(Collected data)
——————————

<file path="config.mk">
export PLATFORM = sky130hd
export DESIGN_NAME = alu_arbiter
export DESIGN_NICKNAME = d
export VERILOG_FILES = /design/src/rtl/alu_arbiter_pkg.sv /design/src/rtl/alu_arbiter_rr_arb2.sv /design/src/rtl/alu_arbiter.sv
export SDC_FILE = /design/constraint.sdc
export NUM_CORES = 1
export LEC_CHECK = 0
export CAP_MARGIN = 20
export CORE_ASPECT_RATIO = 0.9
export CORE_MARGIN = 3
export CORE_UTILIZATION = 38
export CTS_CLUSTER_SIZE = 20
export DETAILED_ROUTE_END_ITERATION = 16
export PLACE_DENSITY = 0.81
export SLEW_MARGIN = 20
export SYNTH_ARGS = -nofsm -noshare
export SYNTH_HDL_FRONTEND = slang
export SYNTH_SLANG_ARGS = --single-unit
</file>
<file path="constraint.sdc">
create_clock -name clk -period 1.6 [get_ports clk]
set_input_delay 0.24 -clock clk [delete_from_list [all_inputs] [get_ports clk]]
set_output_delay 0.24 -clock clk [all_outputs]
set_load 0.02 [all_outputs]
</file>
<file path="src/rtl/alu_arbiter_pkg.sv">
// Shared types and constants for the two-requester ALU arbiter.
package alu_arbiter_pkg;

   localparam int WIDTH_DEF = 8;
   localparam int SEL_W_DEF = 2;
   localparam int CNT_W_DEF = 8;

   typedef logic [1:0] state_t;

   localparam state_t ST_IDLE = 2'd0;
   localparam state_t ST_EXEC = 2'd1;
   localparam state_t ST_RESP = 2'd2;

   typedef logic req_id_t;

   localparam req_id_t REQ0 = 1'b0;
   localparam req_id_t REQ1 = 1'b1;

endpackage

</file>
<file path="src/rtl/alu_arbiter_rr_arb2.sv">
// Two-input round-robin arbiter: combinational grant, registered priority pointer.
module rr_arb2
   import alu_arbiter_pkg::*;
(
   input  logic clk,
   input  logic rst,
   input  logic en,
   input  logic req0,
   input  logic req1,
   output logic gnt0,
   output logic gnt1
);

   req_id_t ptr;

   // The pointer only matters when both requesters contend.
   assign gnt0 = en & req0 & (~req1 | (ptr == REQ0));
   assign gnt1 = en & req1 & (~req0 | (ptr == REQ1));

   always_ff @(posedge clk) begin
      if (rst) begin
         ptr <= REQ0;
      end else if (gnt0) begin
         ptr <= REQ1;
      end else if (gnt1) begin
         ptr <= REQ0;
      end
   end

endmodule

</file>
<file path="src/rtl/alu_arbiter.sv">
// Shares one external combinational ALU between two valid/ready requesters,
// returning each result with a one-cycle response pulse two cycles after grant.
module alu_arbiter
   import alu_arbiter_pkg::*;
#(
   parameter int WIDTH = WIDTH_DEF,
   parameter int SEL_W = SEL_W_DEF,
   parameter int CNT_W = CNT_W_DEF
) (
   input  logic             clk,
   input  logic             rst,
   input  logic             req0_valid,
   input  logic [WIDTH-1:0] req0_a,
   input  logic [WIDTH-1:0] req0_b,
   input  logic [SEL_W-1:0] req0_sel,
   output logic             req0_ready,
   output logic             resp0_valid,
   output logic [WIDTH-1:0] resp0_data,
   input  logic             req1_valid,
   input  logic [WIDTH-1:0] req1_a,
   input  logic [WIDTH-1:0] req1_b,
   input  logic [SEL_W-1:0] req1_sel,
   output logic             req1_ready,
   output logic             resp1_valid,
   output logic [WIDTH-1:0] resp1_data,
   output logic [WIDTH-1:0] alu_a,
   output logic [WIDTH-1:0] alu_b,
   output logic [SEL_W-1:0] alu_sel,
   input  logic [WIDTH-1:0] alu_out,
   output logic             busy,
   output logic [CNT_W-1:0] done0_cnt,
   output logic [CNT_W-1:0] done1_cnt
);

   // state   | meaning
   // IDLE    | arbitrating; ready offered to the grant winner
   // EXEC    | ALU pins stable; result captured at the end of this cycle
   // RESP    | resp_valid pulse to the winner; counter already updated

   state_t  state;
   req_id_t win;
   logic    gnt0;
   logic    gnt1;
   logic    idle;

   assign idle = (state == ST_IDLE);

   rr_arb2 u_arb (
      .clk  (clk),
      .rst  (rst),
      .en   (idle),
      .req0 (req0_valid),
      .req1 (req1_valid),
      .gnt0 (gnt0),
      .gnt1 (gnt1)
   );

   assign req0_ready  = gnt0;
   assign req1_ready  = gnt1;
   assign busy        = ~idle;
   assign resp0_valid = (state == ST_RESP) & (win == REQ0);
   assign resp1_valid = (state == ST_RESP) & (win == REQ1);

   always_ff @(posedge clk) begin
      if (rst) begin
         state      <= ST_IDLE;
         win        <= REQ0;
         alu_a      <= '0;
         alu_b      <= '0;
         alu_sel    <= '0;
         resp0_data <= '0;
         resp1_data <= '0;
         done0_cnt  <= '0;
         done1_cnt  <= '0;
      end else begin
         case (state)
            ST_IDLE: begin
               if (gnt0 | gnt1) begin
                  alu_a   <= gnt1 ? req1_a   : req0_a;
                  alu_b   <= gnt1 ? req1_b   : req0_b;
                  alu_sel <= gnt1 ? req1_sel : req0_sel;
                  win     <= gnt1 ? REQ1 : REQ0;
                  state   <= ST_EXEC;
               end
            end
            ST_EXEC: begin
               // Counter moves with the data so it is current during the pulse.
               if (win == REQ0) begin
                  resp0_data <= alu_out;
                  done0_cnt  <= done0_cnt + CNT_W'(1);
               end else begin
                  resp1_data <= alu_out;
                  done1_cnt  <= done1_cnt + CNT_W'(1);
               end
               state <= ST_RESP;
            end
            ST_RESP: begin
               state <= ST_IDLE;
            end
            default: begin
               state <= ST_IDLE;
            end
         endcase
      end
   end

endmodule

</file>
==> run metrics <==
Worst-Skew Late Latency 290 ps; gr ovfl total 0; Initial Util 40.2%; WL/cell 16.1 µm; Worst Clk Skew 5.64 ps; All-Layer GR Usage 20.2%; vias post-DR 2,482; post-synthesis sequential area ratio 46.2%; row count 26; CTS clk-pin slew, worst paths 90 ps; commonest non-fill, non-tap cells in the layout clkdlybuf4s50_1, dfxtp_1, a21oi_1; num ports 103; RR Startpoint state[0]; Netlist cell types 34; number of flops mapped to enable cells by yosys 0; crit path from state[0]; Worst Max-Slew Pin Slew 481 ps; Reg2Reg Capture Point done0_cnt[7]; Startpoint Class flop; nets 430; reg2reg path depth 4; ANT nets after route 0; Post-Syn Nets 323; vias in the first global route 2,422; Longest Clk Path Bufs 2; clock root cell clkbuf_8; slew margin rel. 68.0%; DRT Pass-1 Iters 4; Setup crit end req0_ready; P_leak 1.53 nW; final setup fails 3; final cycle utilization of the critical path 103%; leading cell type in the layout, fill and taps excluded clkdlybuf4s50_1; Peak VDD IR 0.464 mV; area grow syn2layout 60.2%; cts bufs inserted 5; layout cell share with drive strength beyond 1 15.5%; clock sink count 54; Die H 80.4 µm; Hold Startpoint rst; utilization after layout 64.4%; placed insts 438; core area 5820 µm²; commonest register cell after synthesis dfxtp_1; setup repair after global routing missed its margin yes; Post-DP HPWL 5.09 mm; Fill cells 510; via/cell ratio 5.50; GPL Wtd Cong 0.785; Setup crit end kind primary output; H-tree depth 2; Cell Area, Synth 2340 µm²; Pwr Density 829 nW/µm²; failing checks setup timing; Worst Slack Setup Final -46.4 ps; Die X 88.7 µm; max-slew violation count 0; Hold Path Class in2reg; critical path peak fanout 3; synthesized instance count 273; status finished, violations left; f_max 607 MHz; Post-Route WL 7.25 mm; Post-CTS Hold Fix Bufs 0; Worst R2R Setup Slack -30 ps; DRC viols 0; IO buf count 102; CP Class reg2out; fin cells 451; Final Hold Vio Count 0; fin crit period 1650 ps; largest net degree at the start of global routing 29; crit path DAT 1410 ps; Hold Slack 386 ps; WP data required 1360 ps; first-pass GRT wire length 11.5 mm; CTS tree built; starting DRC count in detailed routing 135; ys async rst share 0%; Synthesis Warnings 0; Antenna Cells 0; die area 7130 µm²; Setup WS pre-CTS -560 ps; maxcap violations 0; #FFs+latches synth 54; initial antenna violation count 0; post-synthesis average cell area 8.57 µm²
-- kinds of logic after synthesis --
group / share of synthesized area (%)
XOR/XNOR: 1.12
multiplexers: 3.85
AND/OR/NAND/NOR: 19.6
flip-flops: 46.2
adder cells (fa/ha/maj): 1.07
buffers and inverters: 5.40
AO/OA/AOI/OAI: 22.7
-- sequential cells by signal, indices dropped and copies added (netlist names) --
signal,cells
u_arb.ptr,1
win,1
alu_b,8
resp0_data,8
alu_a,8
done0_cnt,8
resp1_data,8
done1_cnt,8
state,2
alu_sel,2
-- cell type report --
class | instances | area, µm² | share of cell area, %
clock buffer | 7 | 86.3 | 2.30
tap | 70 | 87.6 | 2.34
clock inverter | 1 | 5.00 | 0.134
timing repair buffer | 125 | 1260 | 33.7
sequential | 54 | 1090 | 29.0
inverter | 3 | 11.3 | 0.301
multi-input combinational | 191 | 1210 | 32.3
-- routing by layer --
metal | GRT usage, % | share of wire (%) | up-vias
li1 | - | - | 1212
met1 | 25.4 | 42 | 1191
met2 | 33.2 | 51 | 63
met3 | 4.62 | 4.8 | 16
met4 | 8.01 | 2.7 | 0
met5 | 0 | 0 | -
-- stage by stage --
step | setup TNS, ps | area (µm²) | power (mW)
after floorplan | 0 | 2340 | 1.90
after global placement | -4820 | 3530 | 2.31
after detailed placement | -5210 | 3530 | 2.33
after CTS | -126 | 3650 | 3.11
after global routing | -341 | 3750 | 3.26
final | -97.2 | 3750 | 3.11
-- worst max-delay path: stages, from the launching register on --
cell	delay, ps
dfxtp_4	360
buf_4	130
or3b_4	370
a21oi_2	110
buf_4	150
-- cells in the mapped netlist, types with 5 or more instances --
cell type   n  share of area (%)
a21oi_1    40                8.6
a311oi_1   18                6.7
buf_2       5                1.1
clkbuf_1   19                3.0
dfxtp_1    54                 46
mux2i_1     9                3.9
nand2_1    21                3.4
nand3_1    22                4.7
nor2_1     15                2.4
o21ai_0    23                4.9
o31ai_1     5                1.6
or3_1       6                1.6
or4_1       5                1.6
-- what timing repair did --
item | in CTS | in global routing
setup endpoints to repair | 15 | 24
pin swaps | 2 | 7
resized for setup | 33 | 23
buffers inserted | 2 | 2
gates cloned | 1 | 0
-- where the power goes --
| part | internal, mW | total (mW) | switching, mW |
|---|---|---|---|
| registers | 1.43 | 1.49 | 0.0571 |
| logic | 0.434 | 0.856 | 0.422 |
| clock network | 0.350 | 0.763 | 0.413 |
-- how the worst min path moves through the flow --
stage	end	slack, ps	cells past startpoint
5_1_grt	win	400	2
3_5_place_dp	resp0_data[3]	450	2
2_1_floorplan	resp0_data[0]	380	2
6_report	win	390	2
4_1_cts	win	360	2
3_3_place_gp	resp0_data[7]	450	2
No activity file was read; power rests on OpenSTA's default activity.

——————————

■ Task
Write out exactly the lines that fall from the line with "localparam int WIDTH_DEF = 8;" to the line with "cycles after grant." in the records above, keeping both ends.

■ Result of the exercise
   localparam int WIDTH_DEF = 8;
   localparam int SEL_W_DEF = 2;
   localparam int CNT_W_DEF = 8;

   typedef logic [1:0] state_t;

   localparam state_t ST_IDLE = 2'd0;
   localparam state_t ST_EXEC = 2'd1;
   localparam state_t ST_RESP = 2'd2;

   typedef logic req_id_t;

   localparam req_id_t REQ0 = 1'b0;
   localparam req_id_t REQ1 = 1'b1;

endpackage

</file>
<file path="src/rtl/alu_arbiter_rr_arb2.sv">
// Two-input round-robin arbiter: combinational grant, registered priority pointer.
module rr_arb2
   import alu_arbiter_pkg::*;
(
   input  logic clk,
   input  logic rst,
   input  logic en,
   input  logic req0,
   input  logic req1,
   output logic gnt0,
   output logic gnt1
);

   req_id_t ptr;

   // The pointer only matters when both requesters contend.
   assign gnt0 = en & req0 & (~req1 | (ptr == REQ0));
   assign gnt1 = en & req1 & (~req0 | (ptr == REQ1));

   always_ff @(posedge clk) begin
      if (rst) begin
         ptr <= REQ0;
      end else if (gnt0) begin
         ptr <= REQ1;
      end else if (gnt1) begin
         ptr <= REQ0;
      end
   end

endmodule

</file>
<file path="src/rtl/alu_arbiter.sv">
// Shares one external combinational ALU between two valid/ready requesters,
// returning each result with a one-cycle response pulse two cycles after grant.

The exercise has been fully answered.